At 17, Matteo Manassero of Italy became the youngest player to win a European Tour event last year and he won again this year. He has played in all four majors by the age of 18, and presents himself as a mature professional well beyond his years.
Bud Cauley left the University of Alabama after his junior year this past May and turned pro. The 21-year-old qualified for the U.S. Open and got sponsor exemptions into PGA tournaments, and earned enough money to finish in the top 125 on the money list and go straight to the PGA Tour in 2012, bying qualifying school and the Nationwide Tour.

Tom Lewis, a 20-year-old English lad from Welwyn Garden City (home of Nick Faldo), made a statement at the British Open this summer, shooting a 65 to tie for the first round  lead, the lowest score ever shot by an amateur. He played alongside Tom Watson, the five-time Open champ, who is  his namesake. Three months later, after turning pro, Lewis won the Portugal Masters, only his third start as a professional.

Patrick Cantlay, a 19-year-old sophomore at UCLA, put on quite a performance this summer. He was low amateur in the U.S. Open, tying for 21st. Playing on a sponsor’s exemption in the Travelers Championship, he shot a 60, the lowest round ever by an amateur in a tour event. He finished tied for 20th at the AT&T National, Tiger Woods’ event. He finished tied for ninth in the Canadian Open. He was the world’s top- ranked amateur at the end of 2011, and did not have plans to turn pro.

Harris English, a 22-year-old who played golf at the University of Georgia, won the Nationwide Children’s Hospital Invitational as an amateur this summer, turned pro and is now playing the Nationwide Tour. He just earned his PGA Tour card for 2012 at the qualifying school.

But lest we get carried away with burying Tiger, Phil, Vijay and Els under a pile of young talent, let’s bring in wily veteran Kenny Perry, who divides his time between the PGA Tour and the Champions Tour. In the Age of Tiger, Perry’s seen it all, including playing practice rounds with many of the younger generation during the past two seasons.

“I still don’t see anybody as mentally tough as Tiger Woods,” says Perry. “They are all polished players and hit the ball a mile, but I don’t see anyone right now that is separating themselves from the rest of the field the way Tiger did, and the way Phil did sometimes, Vijay. Luke Donald is No. 1. He doesn’t have the wow factor of Tiger, for sure. But he’s just become so darn consistent, has a great short game, great putter and he’s able to finish in the top 10 all the time and win a couple.
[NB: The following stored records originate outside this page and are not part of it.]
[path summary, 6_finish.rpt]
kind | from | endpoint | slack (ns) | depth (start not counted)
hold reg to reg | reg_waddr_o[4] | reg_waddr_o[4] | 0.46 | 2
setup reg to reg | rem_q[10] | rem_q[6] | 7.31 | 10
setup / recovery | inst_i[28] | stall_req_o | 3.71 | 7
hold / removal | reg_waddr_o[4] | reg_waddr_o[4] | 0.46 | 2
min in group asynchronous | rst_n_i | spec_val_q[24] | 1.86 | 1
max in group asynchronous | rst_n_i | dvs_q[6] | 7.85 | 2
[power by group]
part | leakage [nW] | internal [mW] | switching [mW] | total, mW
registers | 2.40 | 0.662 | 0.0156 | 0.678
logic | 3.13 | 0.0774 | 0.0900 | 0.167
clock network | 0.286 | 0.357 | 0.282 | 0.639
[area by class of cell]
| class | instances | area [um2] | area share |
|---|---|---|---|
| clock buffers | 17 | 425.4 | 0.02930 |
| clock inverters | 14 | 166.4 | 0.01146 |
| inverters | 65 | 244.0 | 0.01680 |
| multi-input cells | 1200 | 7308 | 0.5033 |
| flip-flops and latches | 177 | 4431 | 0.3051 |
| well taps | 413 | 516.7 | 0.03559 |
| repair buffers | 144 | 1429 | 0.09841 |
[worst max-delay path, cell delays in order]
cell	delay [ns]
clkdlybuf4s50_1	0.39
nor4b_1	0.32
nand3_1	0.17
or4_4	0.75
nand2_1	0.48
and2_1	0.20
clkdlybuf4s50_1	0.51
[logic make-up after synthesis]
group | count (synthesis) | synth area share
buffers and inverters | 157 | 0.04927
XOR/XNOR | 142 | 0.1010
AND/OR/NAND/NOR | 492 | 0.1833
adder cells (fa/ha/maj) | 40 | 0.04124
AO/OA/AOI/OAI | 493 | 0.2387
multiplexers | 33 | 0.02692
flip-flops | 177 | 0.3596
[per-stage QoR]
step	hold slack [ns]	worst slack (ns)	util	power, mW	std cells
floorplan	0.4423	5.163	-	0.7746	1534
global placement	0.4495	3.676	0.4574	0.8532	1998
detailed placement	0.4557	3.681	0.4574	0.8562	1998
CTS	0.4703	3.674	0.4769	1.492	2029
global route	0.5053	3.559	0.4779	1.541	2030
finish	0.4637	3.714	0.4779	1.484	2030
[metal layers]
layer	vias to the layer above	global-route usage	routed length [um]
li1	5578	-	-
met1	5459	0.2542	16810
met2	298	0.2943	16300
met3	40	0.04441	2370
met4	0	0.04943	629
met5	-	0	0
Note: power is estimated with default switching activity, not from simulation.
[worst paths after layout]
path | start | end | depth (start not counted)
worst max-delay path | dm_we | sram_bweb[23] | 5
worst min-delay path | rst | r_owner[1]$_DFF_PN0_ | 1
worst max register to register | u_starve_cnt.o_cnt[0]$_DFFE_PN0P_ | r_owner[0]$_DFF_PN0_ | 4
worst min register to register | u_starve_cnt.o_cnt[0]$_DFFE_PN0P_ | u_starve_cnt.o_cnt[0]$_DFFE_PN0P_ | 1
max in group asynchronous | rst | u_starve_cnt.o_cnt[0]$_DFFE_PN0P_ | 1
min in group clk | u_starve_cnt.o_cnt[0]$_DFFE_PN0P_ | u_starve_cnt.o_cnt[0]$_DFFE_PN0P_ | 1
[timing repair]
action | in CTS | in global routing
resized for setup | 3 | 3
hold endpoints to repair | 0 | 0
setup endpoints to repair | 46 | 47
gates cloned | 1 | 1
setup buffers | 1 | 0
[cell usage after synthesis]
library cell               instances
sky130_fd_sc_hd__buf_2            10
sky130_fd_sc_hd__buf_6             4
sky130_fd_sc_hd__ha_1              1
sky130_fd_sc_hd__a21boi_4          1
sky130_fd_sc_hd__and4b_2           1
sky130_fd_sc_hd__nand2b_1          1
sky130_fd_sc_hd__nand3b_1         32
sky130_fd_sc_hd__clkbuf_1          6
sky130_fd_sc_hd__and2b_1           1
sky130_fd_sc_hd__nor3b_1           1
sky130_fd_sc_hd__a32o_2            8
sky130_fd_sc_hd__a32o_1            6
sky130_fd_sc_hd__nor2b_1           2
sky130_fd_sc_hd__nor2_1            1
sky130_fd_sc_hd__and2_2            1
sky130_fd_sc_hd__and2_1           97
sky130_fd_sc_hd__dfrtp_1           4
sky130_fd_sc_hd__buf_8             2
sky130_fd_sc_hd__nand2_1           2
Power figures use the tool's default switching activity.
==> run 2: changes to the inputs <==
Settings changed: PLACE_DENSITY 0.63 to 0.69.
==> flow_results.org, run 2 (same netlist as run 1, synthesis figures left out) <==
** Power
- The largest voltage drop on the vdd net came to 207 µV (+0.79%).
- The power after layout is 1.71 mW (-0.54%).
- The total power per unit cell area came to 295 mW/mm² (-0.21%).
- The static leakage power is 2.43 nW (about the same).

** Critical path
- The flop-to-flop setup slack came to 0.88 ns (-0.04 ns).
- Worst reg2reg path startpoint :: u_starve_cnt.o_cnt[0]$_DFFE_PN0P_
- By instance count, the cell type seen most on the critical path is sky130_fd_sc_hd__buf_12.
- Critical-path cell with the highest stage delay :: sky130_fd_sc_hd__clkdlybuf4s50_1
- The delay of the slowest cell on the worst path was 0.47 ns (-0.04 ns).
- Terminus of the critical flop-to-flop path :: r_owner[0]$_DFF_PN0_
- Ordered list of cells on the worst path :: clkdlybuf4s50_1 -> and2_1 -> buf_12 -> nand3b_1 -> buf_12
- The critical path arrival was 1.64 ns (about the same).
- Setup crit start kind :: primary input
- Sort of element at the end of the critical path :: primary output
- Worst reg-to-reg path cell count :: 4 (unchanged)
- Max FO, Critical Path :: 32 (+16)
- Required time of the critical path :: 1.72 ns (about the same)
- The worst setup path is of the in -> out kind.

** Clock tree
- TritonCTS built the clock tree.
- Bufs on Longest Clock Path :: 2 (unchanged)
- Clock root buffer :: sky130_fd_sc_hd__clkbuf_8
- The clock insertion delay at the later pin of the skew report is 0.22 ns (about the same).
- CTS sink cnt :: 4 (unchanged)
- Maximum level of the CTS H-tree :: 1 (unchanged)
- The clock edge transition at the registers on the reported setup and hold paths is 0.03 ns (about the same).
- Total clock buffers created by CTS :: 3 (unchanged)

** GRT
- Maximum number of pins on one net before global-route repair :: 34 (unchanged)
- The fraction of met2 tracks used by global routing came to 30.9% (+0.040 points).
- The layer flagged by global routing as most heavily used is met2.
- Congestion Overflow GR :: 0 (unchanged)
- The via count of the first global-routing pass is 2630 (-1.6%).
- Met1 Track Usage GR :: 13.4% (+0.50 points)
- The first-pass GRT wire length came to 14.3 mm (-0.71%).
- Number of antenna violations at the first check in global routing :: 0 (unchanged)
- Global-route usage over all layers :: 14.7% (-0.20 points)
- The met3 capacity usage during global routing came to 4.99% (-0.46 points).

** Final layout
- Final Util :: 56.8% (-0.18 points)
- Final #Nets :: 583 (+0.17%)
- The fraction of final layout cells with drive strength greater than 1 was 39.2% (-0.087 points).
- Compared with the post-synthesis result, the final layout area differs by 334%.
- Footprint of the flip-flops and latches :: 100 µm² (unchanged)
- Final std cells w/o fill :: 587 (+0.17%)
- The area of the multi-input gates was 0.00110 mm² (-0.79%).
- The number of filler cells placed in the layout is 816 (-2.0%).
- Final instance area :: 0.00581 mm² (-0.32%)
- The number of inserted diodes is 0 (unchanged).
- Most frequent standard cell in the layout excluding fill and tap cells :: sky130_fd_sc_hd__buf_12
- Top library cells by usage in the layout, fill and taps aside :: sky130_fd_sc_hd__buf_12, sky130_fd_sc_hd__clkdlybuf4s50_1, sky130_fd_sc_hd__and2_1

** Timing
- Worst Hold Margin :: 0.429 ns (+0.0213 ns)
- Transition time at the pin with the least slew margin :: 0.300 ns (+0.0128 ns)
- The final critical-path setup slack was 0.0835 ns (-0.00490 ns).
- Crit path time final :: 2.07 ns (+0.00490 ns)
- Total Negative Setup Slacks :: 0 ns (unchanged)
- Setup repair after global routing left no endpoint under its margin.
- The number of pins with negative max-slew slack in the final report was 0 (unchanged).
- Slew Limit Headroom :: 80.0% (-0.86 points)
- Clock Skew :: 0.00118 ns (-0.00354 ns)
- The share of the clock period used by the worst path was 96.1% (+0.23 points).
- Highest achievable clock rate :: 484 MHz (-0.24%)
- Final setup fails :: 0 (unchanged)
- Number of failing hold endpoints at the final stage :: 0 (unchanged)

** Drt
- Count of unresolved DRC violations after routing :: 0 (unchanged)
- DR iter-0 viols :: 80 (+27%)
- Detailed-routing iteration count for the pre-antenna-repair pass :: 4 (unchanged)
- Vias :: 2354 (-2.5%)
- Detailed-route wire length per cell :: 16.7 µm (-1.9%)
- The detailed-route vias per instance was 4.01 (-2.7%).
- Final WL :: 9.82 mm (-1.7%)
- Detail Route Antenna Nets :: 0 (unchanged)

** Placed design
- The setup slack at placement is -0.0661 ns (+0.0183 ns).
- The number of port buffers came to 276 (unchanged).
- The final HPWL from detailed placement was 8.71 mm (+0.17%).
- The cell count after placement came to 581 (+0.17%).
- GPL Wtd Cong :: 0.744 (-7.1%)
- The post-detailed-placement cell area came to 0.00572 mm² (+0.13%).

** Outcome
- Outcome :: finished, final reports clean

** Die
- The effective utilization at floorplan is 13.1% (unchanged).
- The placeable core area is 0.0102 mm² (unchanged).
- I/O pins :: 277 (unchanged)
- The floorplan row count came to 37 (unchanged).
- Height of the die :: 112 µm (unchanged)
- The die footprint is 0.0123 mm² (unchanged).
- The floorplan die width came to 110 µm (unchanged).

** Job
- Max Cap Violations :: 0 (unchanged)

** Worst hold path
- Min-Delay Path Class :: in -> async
File: src/rtl/add_serial_seq.sv
// add_serial_seq: operand FIFO, issue sequencer and result collector wrapped
// around the serial adder. One operand pair is in flight at a time; the adder
// is started with an add_en pulse and returned from DONE to IDLE with a second
// pulse once the result has been handed downstream.
//
// state     | meaning
// ----------+-----------------------------------------------------------------
// S_IDLE    | adder idle; pops FIFO head into add_a/add_b when non-empty
// S_ISSUE   | add_en high for one cycle, wait counter loaded
// S_WAIT    | counting down the adder latency, operands held stable
// S_HOLD    | result captured, res_valid high until res_ready
// S_RELEASE | add_en high for one cycle to return the adder to IDLE
module add_serial_seq #(
    parameter int WIDTH   = 8,
    parameter int DEPTH   = 4,
    parameter int LATENCY = 10
) (
    input  logic             clk,
    input  logic             rst,
    input  logic             in_valid,
    output logic             in_ready,
    input  logic [WIDTH-1:0] in_a,
    input  logic [WIDTH-1:0] in_b,
    output logic             add_en,
    output logic [WIDTH-1:0] add_a,
    output logic [WIDTH-1:0] add_b,
    input  logic [WIDTH-1:0] add_out,
    output logic             res_valid,
    input  logic             res_ready,
    output logic [WIDTH-1:0] res_sum,
    output logic             busy
);
    localparam int AW = $clog2(DEPTH);
    localparam int CW = $clog2(LATENCY);
    localparam logic [CW-1:0] WAIT_LOAD = CW'(LATENCY - 1);
    localparam logic [AW:0]   FULL_CNT  = (AW + 1)'(DEPTH);

    typedef enum logic [2:0] {
        S_IDLE,
        S_ISSUE,
        S_WAIT,
        S_HOLD,
        S_RELEASE
    } state_t;

    state_t           r_state;
    state_t           w_next;
    logic [WIDTH-1:0] r_mem_a [DEPTH];
    logic [WIDTH-1:0] r_mem_b [DEPTH];
    logic [AW-1:0]    r_wr_ptr;
    logic [AW-1:0]    r_rd_ptr;
    logic [AW:0]      r_count;
    logic [CW-1:0]    r_wait;
    logic             r_add_en;
    logic [WIDTH-1:0] r_add_a;
    logic [WIDTH-1:0] r_add_b;
    logic             r_res_valid;
    logic [WIDTH-1:0] r_res_sum;
    logic             w_full;
    logic             w_empty;
    logic             w_push;
    logic             w_pop;

    // Ready depends only on the registered count, so a same-cycle pop never
    // opens the input while full.
    assign w_full  = (r_count == FULL_CNT);
    assign w_empty = (r_count == '0);
    assign w_push  = in_valid && !w_full;
    assign w_pop   = (r_state == S_IDLE) && !w_empty;

    assign in_ready  = !w_full;
    assign add_en    = r_add_en;
    assign add_a     = r_add_a;
    assign add_b     = r_add_b;
    assign res_valid = r_res_valid;
    assign res_sum   = r_res_sum;
    assign busy      = (r_state != S_IDLE) || !w_empty;

    // Operand storage; contents are don't-care until written, so no reset.
    always_ff @(posedge clk) begin
        if (w_push) begin
            r_mem_a[r_wr_ptr] <= in_a;
            r_mem_b[r_wr_ptr] <= in_b;
        end
    end

    // FIFO pointers and occupancy; push and pop together leave the count as is.
    always_ff @(posedge clk) begin
        if (!rst) begin
            r_wr_ptr <= '0;
            r_rd_ptr <= '0;
            r_count  <= '0;
        end else begin
            if (w_push) r_wr_ptr <= r_wr_ptr + AW'(1);
            if (w_pop)  r_rd_ptr <= r_rd_ptr + AW'(1);
            case ({w_push, w_pop})
                2'b10:   r_count <= r_count + (AW + 1)'(1);
                2'b01:   r_count <= r_count - (AW + 1)'(1);
                default: r_count <= r_count;
            endcase
        end
    end

    // State register.
    always_ff @(posedge clk) begin
        if (!rst) r_state <= S_IDLE;
        else      r_state <= w_next;
    end

    // Next-state decode.
    always_comb begin
        w_next = r_state;
        unique case (r_state)
            S_IDLE:    if (!w_empty) w_next = S_ISSUE;
            S_ISSUE:   w_next = S_WAIT;
            S_WAIT:    if (r_wait == '0) w_next = S_HOLD;
            S_HOLD:    if (res_ready) w_next = S_RELEASE;
            S_RELEASE: w_next = S_IDLE;
            default:   w_next = S_IDLE;
        endcase
    end

    // Registered adder controls, wait counter and result capture.
    always_ff @(posedge clk) begin
        if (!rst) begin
            r_add_en    <= 1'b0;
            r_add_a     <= '0;
            r_add_b     <= '0;
            r_wait      <= '0;
            r_res_valid <= 1'b0;
            r_res_sum   <= '0;
        end else begin
            r_add_en <= (w_next == S_ISSUE) || (w_next == S_RELEASE);
            if (w_pop) begin
                r_add_a <= r_mem_a[r_rd_ptr];
                r_add_b <= r_mem_b[r_rd_ptr];
            end
            if (r_state == S_ISSUE) begin
                r_wait <= WAIT_LOAD;
            end else if ((r_state == S_WAIT) && (r_wait != '0)) begin
                r_wait <= r_wait - CW'(1);
            end
            if ((r_state == S_WAIT) && (r_wait == '0)) begin
                r_res_sum   <= add_out;
                r_res_valid <= 1'b1;
            end else if ((r_state == S_HOLD) && res_ready) begin
                r_res_valid <= 1'b0;
            end
        end
    end
endmodule
File: src/rtl/commit_flush_ctrl.sv
`default_nettype none
// +----------------------------------------------------------------------------+
// | commit_flush_ctrl: misprediction recovery sequencer at the ROB head.        |
// | Rev 1.0                                                                     |
// +----------------------------------------------------------------------------+
module commit_flush_ctrl #(
  parameter int RESTORE_CYCLES = 1,
  parameter int CNT_WIDTH      = 16
) (
  input  logic                 clk,
  input  logic                 rst,
  input  logic                 rob_head_valid,
  input  logic                 rob_head_ready,
  input  logic [6:0]           rob_head_opcode,
  input  logic                 rob_head_mispredict,
  input  logic [31:0]          rob_head_target,
  input  logic                 dmem_busy,
  output logic                 flush_branch,
  output logic                 move_flush,
  output logic                 flush_all,
  output logic                 rat_restore,
  output logic                 pc_redirect_valid,
  output logic [31:0]          pc_redirect_addr,
  output logic                 frontend_stall,
  output logic [CNT_WIDTH-1:0] flush_count
);

  localparam logic [6:0] c_op_jal  = 7'b1101111;
  localparam logic [6:0] c_op_jalr = 7'b1100111;
  localparam logic [6:0] c_op_br   = 7'b1100011;
  localparam logic [3:0] c_restore_load = 4'(RESTORE_CYCLES - 1);
  localparam logic [CNT_WIDTH-1:0] c_cnt_max = {CNT_WIDTH{1'b1}};

  typedef enum logic [1:0] {
    S_IDLE    = 2'd0,
    S_DRAIN   = 2'd1,
    S_COMMIT  = 2'd2,
    S_RESTORE = 2'd3
  } state_t;

  state_t                 r_state;
  state_t                 w_next;
  logic [31:0]            r_target;
  logic [31:0]            r_redirect;
  logic [3:0]             r_rcnt;
  logic [CNT_WIDTH-1:0]   r_count;
  logic                   w_is_cf;
  logic                   w_detect;

  assign w_is_cf  = (rob_head_opcode == c_op_jal) || (rob_head_opcode == c_op_jalr) ||
                    (rob_head_opcode == c_op_br);
  // Gated by rst so the IDLE outputs also read 0 while reset is held.
  assign w_detect = !rst && (r_state == S_IDLE) && rob_head_valid && rob_head_ready &&
                    rob_head_mispredict && w_is_cf;

  always_comb begin
    w_next            = r_state;
    flush_branch      = 1'b0;
    move_flush        = 1'b0;
    flush_all         = 1'b0;
    rat_restore       = 1'b0;
    pc_redirect_valid = 1'b0;
    frontend_stall    = 1'b0;
    case (r_state)
      S_IDLE: begin
        flush_branch   = w_detect;
        frontend_stall = w_detect;
        if (w_detect) w_next = S_DRAIN;
      end
      S_DRAIN: begin
        flush_branch   = 1'b1;
        frontend_stall = 1'b1;
        if (!dmem_busy) w_next = S_COMMIT;
      end
      S_COMMIT: begin
        flush_branch      = 1'b1;
        move_flush        = 1'b1;
        flush_all         = 1'b1;
        rat_restore       = 1'b1;
        pc_redirect_valid = 1'b1;
        frontend_stall    = 1'b1;
        w_next            = S_RESTORE;
      end
      S_RESTORE: begin
        frontend_stall = 1'b1;
        if (r_rcnt == 4'd0) w_next = S_IDLE;
      end
      default: w_next = S_IDLE;
    endcase
  end

  always_ff @(posedge clk or posedge rst) begin
    if (rst) begin
      r_state    <= S_IDLE;
      r_target   <= 32'd0;
      r_redirect <= 32'd0;
      r_rcnt     <= 4'd0;
      r_count    <= '0;
    end else begin
      r_state <= w_next;
      if (w_detect) r_target <= rob_head_target;
      // Redirect register only changes on entry to COMMIT, so it holds its value elsewhere.
      if (r_state == S_DRAIN && !dmem_busy) r_redirect <= r_target;
      if (r_state == S_COMMIT) begin
        r_rcnt <= c_restore_load;
        if (r_count != c_cnt_max) r_count <= r_count + CNT_WIDTH'(1);
      end else if (r_state == S_RESTORE && r_rcnt != 4'd0) begin
        r_rcnt <= r_rcnt - 4'd1;
      end
    end
  end

  assign pc_redirect_addr = r_redirect;
  assign flush_count      = r_count;

endmodule
`default_nettype wire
“Bubba Watson has some wow factor because he hits it so long and he can curve the ball so far. The new balls don’t curve much, but he can curve it 50 yards if he wants to, so that’s pretty entertaining to see. You know, I like that wow factor, and Tiger had a huge amount of it. It was something to play with him, see him hit a shot. And he was such a great putter, clutch putter. He was just different from anybody else and that made him special to play with.”

But Perry does see young talent bound for glory.

“College golf is so much more different than when I played,” says Perry. “I think now it produces a lot of very talented, polished players and any one of them is capable of playing tour golf. I played with Bud Cauley at [Jackson]. I was in awe of this little kid. He can’t be 5-8, but he was hitting it a mile, had a short game. He’s a player.”

This young posse of players, so filled with talent and confidence, still has a long way to go to match the record of Woods, or Mickelson for that matter. With so many bright prospects clawing their way to the top, Baker-Finch thinks it might be difficult for any one of them produce the extraordinary record of the generation before them.

“This group may not have a Tiger or a Phil, but someone like Rory McIlroy has so much promise and already has that major under his belt,” says Baker-Finch. “There are so many young stars now.”

Jeff Williams is a contributing editor for Cigar Aficionado.